Nick looked at the forest around them. Was this such a bad place to spend eternity? It wasn’t exactly paradise, but it was kind of pretty. The trees were full and lush. They’d never lose their leaves. He wondered if the weather of the living world could still affect him. If not, then it wouldn’t be so bad staying here. Certainly the boy they called Lief had adjusted, so couldn’t they? But then, that wasn’t the real question. The question was, did they want to?
Lief waited in his tree house, and soon they climbed up to him, as he knew they would. He quickly hid his special things as Nick and Allie reached the platform, both of them huffing and puffing, as if they were out of breath.
“Stop that,” he told them. “You’re not out of breath, you just think you are, so stop it.”
“Lief, please, this is important,” Allie said. “We need you to tell us about the ‘others’ you were talking about before.”
There was no sense trying to hide it now, so he told them what he knew. “They come through my forest every once in a while. Other kids on their way places.

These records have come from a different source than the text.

### src/rtl/bitrev_pkg.sv
// Shared constants for the round-robin bit-reverse scheduler: channel IDs,
// FSM encodings and default widths.
package bitrev_pkg;
  localparam logic       ID_A      = 1'b0;
  localparam logic       ID_B      = 1'b1;
  localparam logic [0:0] S_EMPTY   = 1'b0;
  localparam logic [0:0] S_FULL    = 1'b1;
  localparam int         DEF_WIDTH = 4;
  localparam int         DEF_CNT_W = 8;
endpackage

### src/rtl/bitrev_rr_sched_if.sv
// Handshake bundle for bitrev_rr_sched: two valid/ready request channels, the
// tagged result channel and debug counters; out_par only with BITREV_PARITY_EN.
interface bitrev_rr_sched_if
  import bitrev_pkg::*;
#(
  parameter int WIDTH = DEF_WIDTH,
  parameter int CNT_W = DEF_CNT_W
);
  logic             a_valid;
  logic [WIDTH-1:0] a_data;
  logic             a_ready;
  logic             b_valid;
  logic [WIDTH-1:0] b_data;
  logic             b_ready;
  logic             out_valid;
  logic [WIDTH-1:0] out_data;
  logic             out_id;
  logic             out_ready;
  logic [CNT_W-1:0] cnt_a;
  logic [CNT_W-1:0] cnt_b;
`ifdef BITREV_PARITY_EN
  logic             out_par;
`endif

  modport master (
`ifdef BITREV_PARITY_EN
    input  out_par,
`endif
    output a_valid, a_data, b_valid, b_data, out_ready,
    input  a_ready, b_ready, out_valid, out_data, out_id, cnt_a, cnt_b
  );

  modport slave (
`ifdef BITREV_PARITY_EN
    output out_par,
`endif
    input  a_valid, a_data, b_valid, b_data, out_ready,
    output a_ready, b_ready, out_valid, out_data, out_id, cnt_a, cnt_b
  );
endinterface

### src/rtl/bit_reverse.sv
// Combinational bit-order reversal: out_o[i] = in_i[WIDTH-1-i]; zero latency.
module bit_reverse #(
  parameter int WIDTH = 4
) (
  input  logic [WIDTH-1:0] in_i,
  output logic [WIDTH-1:0] out_o
);
  always_comb begin
    out_o = '0;
    for (int i = 0; i < WIDTH; i++) begin
      out_o[i] = in_i[WIDTH-1-i];
    end
  end
endmodule

### src/rtl/bitrev_rr_sched.sv
// Round-robin arbiter sharing one bit-reverse path between A and B; 1-cycle latency,
// readies drop when the result register is held; BITREV_PARITY_EN adds out_par.
module bitrev_rr_sched
  import bitrev_pkg::*;
#(
  parameter int WIDTH = DEF_WIDTH,
  parameter int CNT_W = DEF_CNT_W
) (
  input  logic               clk,
  input  logic               rst,
  bitrev_rr_sched_if.slave   bus
);
  logic [0:0]       state_q, state_d;
  logic             last_id_q, last_id_d;
  logic [WIDTH-1:0] data_q, data_d;
  logic             id_q, id_d;
  logic [CNT_W-1:0] cnt_a_q, cnt_a_d;
  logic [CNT_W-1:0] cnt_b_q, cnt_b_d;
  logic             can_accept, grant_a, grant_b, fire_a, fire_b;
  logic [WIDTH-1:0] sel_data, rev_data;

  always_comb begin
    can_accept = (state_q == S_EMPTY) | bus.out_ready;
    // On contention the channel that was not served last wins.
    grant_a    = bus.a_valid & (~bus.b_valid | (last_id_q == ID_B));
    grant_b    = bus.b_valid & (~bus.a_valid | (last_id_q == ID_A));
    fire_a     = ~rst & can_accept & grant_a;
    fire_b     = ~rst & can_accept & grant_b;
    sel_data   = grant_b ? bus.b_data : bus.a_data;
  end

  bit_reverse #(.WIDTH(WIDTH)) u_rev (
    .in_i  (sel_data),
    .out_o (rev_data)
  );

  always_comb begin
    state_d   = state_q;
    last_id_d = last_id_q;
    data_d    = data_q;
    id_d      = id_q;
    cnt_a_d   = cnt_a_q;
    cnt_b_d   = cnt_b_q;
    if (fire_a | fire_b) begin
      state_d   = S_FULL;
      data_d    = rev_data;
      id_d      = fire_b ? ID_B : ID_A;
      last_id_d = fire_b ? ID_B : ID_A;
      if (fire_a && !(&cnt_a_q)) cnt_a_d = cnt_a_q + CNT_W'(1);
      if (fire_b && !(&cnt_b_q)) cnt_b_d = cnt_b_q + CNT_W'(1);
    end else if ((state_q == S_FULL) && bus.out_ready) begin
      state_d = S_EMPTY;
    end
  end

  always_ff @(posedge clk) begin
    if (rst) begin
      state_q   <= S_EMPTY;
      last_id_q <= ID_B;
      data_q    <= '0;
      id_q      <= ID_A;
      cnt_a_q   <= '0;
      cnt_b_q   <= '0;
    end else begin
      state_q   <= state_d;
      last_id_q <= last_id_d;
      data_q    <= data_d;
      id_q      <= id_d;
      cnt_a_q   <= cnt_a_d;
      cnt_b_q   <= cnt_b_d;
    end
  end

`ifdef BITREV_PARITY_EN
  logic par_q, par_d;

  always_comb begin
    par_d = par_q;
    if (fire_a | fire_b) par_d = ^rev_data;
  end

  always_ff @(posedge clk) begin
    if (rst) par_q <= 1'b0;
    else     par_q <= par_d;
  end

  assign bus.out_par = par_q;
`endif

  assign bus.a_ready   = fire_a;
  assign bus.b_ready   = fire_b;
  assign bus.out_valid = (state_q == S_FULL);
  assign bus.out_data  = data_q;
  assign bus.out_id    = id_q;
  assign bus.cnt_a     = cnt_a_q;
  assign bus.cnt_b     = cnt_b_q;
endmodule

They never stay long—and none have come through here for years.”
“Where do they go?”
“Anywhere. They’re always running. They’re always running from the McGill.”
“The what?”
“The McGill.”
“Is that a grown-up?”
Lief shook his head. “No grown-ups here. Only kids. Kids and monsters.”
“Monsters!” said Nick. “That’s great. That’s wonderful. I’m so glad I asked.”
But Allie wasn’t shaken. “There are no such things as monsters,” she told Lief.